In the field of scientific interests, research into current issues in Ukrainian decorative and applied arts, primarily the work of individual masters, the decoration of Ukrainian folk ceramics, the artistic features of figurative and ritual ceramics, Ukrainian pysanka, etc.

==Selected works==
===Monographs===
- Dekor ukrayinskoi narodnoi keramiky ХVІ — pershoi polovyny ХХ stolit (Lviv, 2007).

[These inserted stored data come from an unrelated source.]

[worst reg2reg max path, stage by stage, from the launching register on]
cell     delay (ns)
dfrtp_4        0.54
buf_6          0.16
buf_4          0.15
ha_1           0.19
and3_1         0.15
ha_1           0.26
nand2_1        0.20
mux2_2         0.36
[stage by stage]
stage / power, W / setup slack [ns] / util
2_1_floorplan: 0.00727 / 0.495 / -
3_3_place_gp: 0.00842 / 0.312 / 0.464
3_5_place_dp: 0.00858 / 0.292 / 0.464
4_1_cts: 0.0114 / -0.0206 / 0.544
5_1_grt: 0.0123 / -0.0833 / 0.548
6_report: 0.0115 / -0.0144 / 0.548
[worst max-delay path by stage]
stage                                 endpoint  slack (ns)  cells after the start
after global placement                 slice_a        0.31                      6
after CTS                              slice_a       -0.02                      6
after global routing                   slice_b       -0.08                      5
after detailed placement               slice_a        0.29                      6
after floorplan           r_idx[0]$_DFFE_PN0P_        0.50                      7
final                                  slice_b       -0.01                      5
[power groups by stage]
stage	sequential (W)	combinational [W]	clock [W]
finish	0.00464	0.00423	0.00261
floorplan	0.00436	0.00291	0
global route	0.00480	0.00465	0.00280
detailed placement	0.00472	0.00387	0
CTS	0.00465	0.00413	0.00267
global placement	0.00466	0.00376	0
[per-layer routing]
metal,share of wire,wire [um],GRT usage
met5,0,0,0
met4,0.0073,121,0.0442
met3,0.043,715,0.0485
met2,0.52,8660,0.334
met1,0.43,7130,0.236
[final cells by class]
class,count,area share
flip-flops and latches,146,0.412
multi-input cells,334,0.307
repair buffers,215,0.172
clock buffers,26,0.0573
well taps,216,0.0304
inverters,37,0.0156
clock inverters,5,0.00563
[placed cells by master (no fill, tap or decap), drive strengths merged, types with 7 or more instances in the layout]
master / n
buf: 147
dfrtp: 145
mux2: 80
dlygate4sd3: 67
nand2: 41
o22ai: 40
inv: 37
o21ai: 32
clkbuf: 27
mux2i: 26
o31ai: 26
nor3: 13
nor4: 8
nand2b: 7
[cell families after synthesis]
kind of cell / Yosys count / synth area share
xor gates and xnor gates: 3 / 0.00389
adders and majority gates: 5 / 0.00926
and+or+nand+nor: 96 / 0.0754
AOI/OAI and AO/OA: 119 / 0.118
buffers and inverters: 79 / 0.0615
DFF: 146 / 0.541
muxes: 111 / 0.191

===Scientific and artistic publications===
- Vasyl Shostopalets i keramika Sokalia (Lviv, 2007);
- Zbirka keramiky Petra Linynskoho (Lviv, 2010);
- Maliovana keramika Kosova ta Pistynia ХІХ — pochatku ХХ stolit (author of the introductory article, co-editor; Lviv, 2012);
- Maliovani mysky Podillia (co-author of the introductory article, co-editor, co-author; Lviv, 2018).

==Awards==
- Mayor of Lviv Prize (2011)
- Sviatoslav Hordynskyi Award (2011)
- F. I. Shmit National Academy of Sciences of Ukraine Award (2013)
- Stefan Taranushenko Prize from the National Union of Folk Artists of Ukraine (2018)

==Bibliography==
- Онищенко В. Дослідницькі набутки Галини Івашків // Образотворче мистецтво. — 2009. — № 3.
- Селівачов М. Зразково ретельне дослідження // Мистецтвознавчий автограф. — 2009–2010. — № 4–5. — С. 313–316.
- Онищенко В. Петро Лінинський: історія кахлі Галичини. Образотворче мистецтво. — 2012. — № 1/2. — С. 124.
- Станкевич М. [Рецензія на вид.: Мальована кераміка Косова та Пістиня ХІХ – початку ХХ століть. Альбом / автор вст. статті Г. Івашків, упорядники — Г. Івашків, Т. Лозинський. Львів: Інститут колекціонерства українських мистецьких пам’яток при НТШ, 2012. 408 с., 785 іл.]. Мистецтвознавство ’12. Львів: СКІМ, ІН НАНУ, 2012. С. 304–305].
- Мотиль Р. Дивосвіт Поділля // Народознавчі зошити. — 2020. — № 1. — С. 245–246.